(Material provided Opens)

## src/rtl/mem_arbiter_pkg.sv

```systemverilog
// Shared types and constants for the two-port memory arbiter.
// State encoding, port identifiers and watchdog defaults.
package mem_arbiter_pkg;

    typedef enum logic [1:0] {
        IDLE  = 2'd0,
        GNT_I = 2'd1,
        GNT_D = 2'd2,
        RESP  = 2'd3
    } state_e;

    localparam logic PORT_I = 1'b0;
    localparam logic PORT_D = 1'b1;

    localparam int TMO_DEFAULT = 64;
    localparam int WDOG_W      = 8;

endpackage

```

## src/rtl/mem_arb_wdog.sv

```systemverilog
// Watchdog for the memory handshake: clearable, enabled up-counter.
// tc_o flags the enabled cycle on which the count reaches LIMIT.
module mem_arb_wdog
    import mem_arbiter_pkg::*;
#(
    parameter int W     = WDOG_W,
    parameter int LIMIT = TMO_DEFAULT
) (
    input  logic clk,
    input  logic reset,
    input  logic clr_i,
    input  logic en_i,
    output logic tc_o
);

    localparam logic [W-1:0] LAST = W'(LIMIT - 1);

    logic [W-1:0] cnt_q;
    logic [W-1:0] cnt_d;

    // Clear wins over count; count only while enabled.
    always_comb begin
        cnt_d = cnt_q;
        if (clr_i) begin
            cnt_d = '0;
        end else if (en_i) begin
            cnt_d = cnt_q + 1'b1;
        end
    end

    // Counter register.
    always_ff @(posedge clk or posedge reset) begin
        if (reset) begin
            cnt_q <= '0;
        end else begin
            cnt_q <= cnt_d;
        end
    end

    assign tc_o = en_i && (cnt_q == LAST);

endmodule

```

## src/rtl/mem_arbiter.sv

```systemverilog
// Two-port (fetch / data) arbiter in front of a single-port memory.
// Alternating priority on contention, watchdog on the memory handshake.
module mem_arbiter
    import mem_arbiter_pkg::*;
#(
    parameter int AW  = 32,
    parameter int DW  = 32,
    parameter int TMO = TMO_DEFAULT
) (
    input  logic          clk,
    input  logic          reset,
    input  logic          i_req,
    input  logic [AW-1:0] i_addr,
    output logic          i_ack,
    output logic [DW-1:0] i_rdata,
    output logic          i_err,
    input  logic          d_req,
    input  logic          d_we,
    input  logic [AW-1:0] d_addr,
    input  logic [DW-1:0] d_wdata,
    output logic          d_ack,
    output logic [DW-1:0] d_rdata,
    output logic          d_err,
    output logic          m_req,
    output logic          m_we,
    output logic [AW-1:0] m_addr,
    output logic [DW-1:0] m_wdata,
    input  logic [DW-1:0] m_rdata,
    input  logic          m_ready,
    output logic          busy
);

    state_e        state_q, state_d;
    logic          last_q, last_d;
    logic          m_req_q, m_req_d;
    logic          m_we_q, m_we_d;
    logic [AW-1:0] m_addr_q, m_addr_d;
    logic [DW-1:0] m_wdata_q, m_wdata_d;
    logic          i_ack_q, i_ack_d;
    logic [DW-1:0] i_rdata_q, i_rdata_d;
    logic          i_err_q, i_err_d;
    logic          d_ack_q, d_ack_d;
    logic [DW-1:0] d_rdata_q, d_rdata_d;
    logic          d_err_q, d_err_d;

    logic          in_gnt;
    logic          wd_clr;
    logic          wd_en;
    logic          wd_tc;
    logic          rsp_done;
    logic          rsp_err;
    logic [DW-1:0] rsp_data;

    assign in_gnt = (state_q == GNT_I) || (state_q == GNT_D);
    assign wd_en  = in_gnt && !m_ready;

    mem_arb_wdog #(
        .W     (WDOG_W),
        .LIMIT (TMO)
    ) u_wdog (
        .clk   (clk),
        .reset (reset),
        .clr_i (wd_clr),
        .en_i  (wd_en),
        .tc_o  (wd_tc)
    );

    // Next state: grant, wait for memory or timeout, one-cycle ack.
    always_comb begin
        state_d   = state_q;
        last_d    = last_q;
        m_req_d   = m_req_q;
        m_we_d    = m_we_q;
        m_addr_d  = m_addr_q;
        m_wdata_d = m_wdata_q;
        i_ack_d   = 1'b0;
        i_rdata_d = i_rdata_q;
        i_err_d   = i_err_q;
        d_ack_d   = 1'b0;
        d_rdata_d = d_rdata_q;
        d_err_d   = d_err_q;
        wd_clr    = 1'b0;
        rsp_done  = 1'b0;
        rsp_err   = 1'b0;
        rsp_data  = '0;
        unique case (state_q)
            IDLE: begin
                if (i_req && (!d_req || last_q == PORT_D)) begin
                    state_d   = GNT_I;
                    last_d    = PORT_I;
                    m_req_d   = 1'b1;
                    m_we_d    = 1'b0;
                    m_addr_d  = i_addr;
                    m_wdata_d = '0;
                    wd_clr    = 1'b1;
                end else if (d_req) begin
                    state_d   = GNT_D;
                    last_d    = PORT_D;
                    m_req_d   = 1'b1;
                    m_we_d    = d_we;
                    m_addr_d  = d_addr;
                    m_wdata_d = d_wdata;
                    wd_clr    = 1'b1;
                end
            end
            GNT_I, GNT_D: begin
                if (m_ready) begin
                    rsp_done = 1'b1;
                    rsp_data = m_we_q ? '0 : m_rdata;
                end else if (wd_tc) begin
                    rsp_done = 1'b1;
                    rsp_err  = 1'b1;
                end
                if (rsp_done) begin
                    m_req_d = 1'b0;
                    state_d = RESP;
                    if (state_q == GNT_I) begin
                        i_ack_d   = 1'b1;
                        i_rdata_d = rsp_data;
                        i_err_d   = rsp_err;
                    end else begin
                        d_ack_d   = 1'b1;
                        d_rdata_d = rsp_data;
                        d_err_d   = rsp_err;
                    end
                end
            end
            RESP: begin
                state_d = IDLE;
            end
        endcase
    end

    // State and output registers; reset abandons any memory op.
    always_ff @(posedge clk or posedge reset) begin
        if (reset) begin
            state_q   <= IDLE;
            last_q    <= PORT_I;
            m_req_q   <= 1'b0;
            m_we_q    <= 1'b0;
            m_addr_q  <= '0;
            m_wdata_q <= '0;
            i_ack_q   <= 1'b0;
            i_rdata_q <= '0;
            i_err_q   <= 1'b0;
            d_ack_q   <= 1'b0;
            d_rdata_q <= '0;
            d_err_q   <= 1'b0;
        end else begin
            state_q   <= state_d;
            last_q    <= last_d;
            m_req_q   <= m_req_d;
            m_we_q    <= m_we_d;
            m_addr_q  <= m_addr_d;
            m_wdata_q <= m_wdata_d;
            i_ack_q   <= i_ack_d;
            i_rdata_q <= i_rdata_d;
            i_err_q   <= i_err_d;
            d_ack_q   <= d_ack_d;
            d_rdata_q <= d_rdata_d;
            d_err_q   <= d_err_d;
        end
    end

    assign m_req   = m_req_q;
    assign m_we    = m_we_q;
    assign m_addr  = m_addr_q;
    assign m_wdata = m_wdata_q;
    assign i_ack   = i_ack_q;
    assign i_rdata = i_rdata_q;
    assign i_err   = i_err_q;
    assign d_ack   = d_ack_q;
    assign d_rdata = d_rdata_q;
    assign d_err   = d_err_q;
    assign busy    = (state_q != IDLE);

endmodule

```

(Material provided Closes)
(Material provided Opens)

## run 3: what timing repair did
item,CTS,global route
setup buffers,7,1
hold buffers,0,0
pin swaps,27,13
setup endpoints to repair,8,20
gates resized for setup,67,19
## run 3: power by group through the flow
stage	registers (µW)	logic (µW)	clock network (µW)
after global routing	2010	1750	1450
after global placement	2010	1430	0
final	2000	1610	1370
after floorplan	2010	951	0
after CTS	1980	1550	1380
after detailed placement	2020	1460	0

(Material provided Closes)

Required work: From the data above, show each line that contains "global".

Output for this exercise:
item,CTS,global route
after global routing	2010	1750	1450
after global placement	2010	1430	0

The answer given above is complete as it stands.